23 People Share Their Funniest Bad Tattoo Stories
1. Attack of the anal houseflies.
I have a nurse friend that had to give a shot to someone, and he bent over…she was shocked to see HUNDREDS of little flies tattooed on his ass. It looked as if they were swarming from his asshole. She’d have preferred a warning.
2. “Gary” without the “r.”
My dad told me a story of when one guy had to get it removed.
His name was Gary and had gotten his name tattooed on his knuckles. Somehow, he lost one finger (not sure to what).
You guessed it, the finger he lost was the one with the R on it, so now his tattoo said GAY.

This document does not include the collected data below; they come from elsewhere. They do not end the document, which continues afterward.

==> config.mk <==
export PLATFORM = sky130hd
export DESIGN_NAME = pwm_ramp_ctrl
export DESIGN_NICKNAME = d
export VERILOG_FILES = /design/src/rtl/pwm_ramp_ctrl.sv
export SDC_FILE = /design/constraint.sdc
export NUM_CORES = 1
export LEC_CHECK = 0
export CELL_PAD_IN_SITES_DETAIL_PLACEMENT = 0
export CELL_PAD_IN_SITES_GLOBAL_PLACEMENT = 2
export CORE_MARGIN = 2
export CORE_UTILIZATION = 38
export CTS_CLUSTER_SIZE = 25
export DETAILED_ROUTE_END_ITERATION = 6
export HOLD_SLACK_MARGIN = 0.15
export PLACE_DENSITY_LB_ADDON = 0.1
export REMOVE_ABC_BUFFERS = 1
export SYNTH_ARGS = -nofsm -noshare
export SYNTH_HDL_FRONTEND = slang
export SYNTH_SLANG_ARGS = --single-unit
export TNS_END_PERCENT = 10
==> constraint.sdc <==
create_clock -name clk -period 5.9 [get_ports clk]
set_input_delay 1.18 -clock clk [delete_from_list [all_inputs] [get_ports clk]]
set_output_delay 1.18 -clock clk [all_outputs]
set_load 0.05 [all_outputs]
==> src/rtl/pwm_ramp_ctrl.sv <==
// PWM generator whose duty level ramps one eighth at a time toward a requested
// speed, holding each step for a fixed number of PWM periods.
module pwm_ramp_ctrl #(
  parameter int PRESCALE      = 1,
  parameter int DWELL_PERIODS = 4
) (
  input  logic       clk,
  input  logic       rst_n,
  input  logic       req_valid,
  input  logic       req_enable,
  input  logic [2:0] req_speed,
  output logic       req_ready,
  output logic       pwm_out,
  output logic [2:0] cur_speed,
  output logic       busy,
  output logic       active
);

  typedef enum logic [1:0] {IDLE, RAMP, RUN} state_t;

  state_t      state;
  state_t      state_next;
  logic [15:0] presc;
  logic        tick;
  logic [2:0]  cnt;
  logic        period_end;
  logic [7:0]  dwell;
  logic [2:0]  target;
  logic [2:0]  req_target;
  logic [2:0]  step_speed;
  logic        accept;
  logic        step;
  logic        arrive;

  assign tick       = (presc == 16'(PRESCALE - 1));
  assign period_end = tick && (cnt == 3'd7);
  assign req_target = req_enable ? req_speed : 3'd0;
  assign accept     = req_valid && req_ready;
  assign step       = (state == RAMP) && period_end && (dwell == 8'(DWELL_PERIODS - 1));
  assign step_speed = (target > cur_speed) ? cur_speed + 3'd1 : cur_speed - 3'd1;
  assign arrive     = step && (step_speed == target);

  // Prescaler and period counter run in every state so PWM phase never jumps.
  // NOTE: state registers use non-blocking assignments so every flop samples
  // the pre-edge values of the others, independent of block ordering.
  always_ff @(posedge clk) begin
    if (!rst_n) begin
      presc <= 16'd0;
      cnt   <= 3'd0;
    end else begin
      presc <= tick ? 16'd0 : presc + 16'd1;
      if (tick) cnt <= cnt + 3'd1;
    end
  end

  always_ff @(posedge clk) begin
    if (!rst_n) state <= IDLE;
    else        state <= state_next;
  end

  // NOTE: the default assignment first keeps this block free of inferred latches.
  always_comb begin
    state_next = state;
    unique case (state)
      IDLE, RUN: if (accept && (req_target != cur_speed)) state_next = RAMP;
      RAMP:      if (arrive) state_next = (target == 3'd0) ? IDLE : RUN;
      default:   state_next = IDLE;
    endcase
  end

  always_comb begin
    req_ready = (state != RAMP);
    busy      = (state == RAMP);
    active    = (state != IDLE);
  end

  // Speed only moves at a period_end, so each PWM period uses a single level.
  // Acceptance and ramping are exclusive because req_ready is low in RAMP.
  always_ff @(posedge clk) begin
    if (!rst_n) begin
      cur_speed <= 3'd0;
      target    <= 3'd0;
      dwell     <= 8'd0;
      pwm_out   <= 1'b0;
    end else begin
      pwm_out <= (state != IDLE) && (cnt < cur_speed);
      if (accept) begin
        target <= req_target;
        dwell  <= 8'd0;
      end else if ((state == RAMP) && period_end) begin
        if (step) begin
          dwell     <= 8'd0;
          cur_speed <= step_speed;
        end else begin
          dwell <= dwell + 8'd1;
        end
      end
    end
  end

endmodule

3. The most dedicated Waffle House employee of all time.
Saw an employee at Waffle House that had the Waffle House logo tattooed on his arm. Now THAT’s dedication.
4. Put a bra on that tattoo.
My uncle had a naked lady tattooed on his calf. When he finally “settled down” and had a kid, his wife didn’t like him going out in public with that naked lady showing.
So he would Sharpie a bikini on her.
He finally got around to getting a bikini tattooed on, but Jesus it was funny to be walking out the door to go somewhere and suddenly hear “Wait wait wait! Shit” and have to stop while he Sharpied his leg titties.
5. “Now they’re bloodshot!”
Went to a party once. Lots of drunks, including an older Scotsman. For more than an hour, people were yelling at him, “Show us your eyes! Show us your eyes!” My wife and I didn’t understand until (five or six beers later) he dropped his pants to show off a pair of 4-inch-wide eyes he had had tattooed onto his ass cheeks. One on each cheek.
While everyone laughed, a woman smacked his ass with the full force of her hand, leaving a red print. She drunkenly called out, “Now they’re bloodshot!”
6. Born looser.
Back in the 70’s my grandfather and his drunk friends decided to get tattoos. My grandfather wanted to get “born loser” on his forearm so one of his female friends said she’d do it for him. When he woke up the next morning he saw that his tattoo said “Born Looser -MG” not only did the girl misspell loser she also initialed the tattoo to show that she did it.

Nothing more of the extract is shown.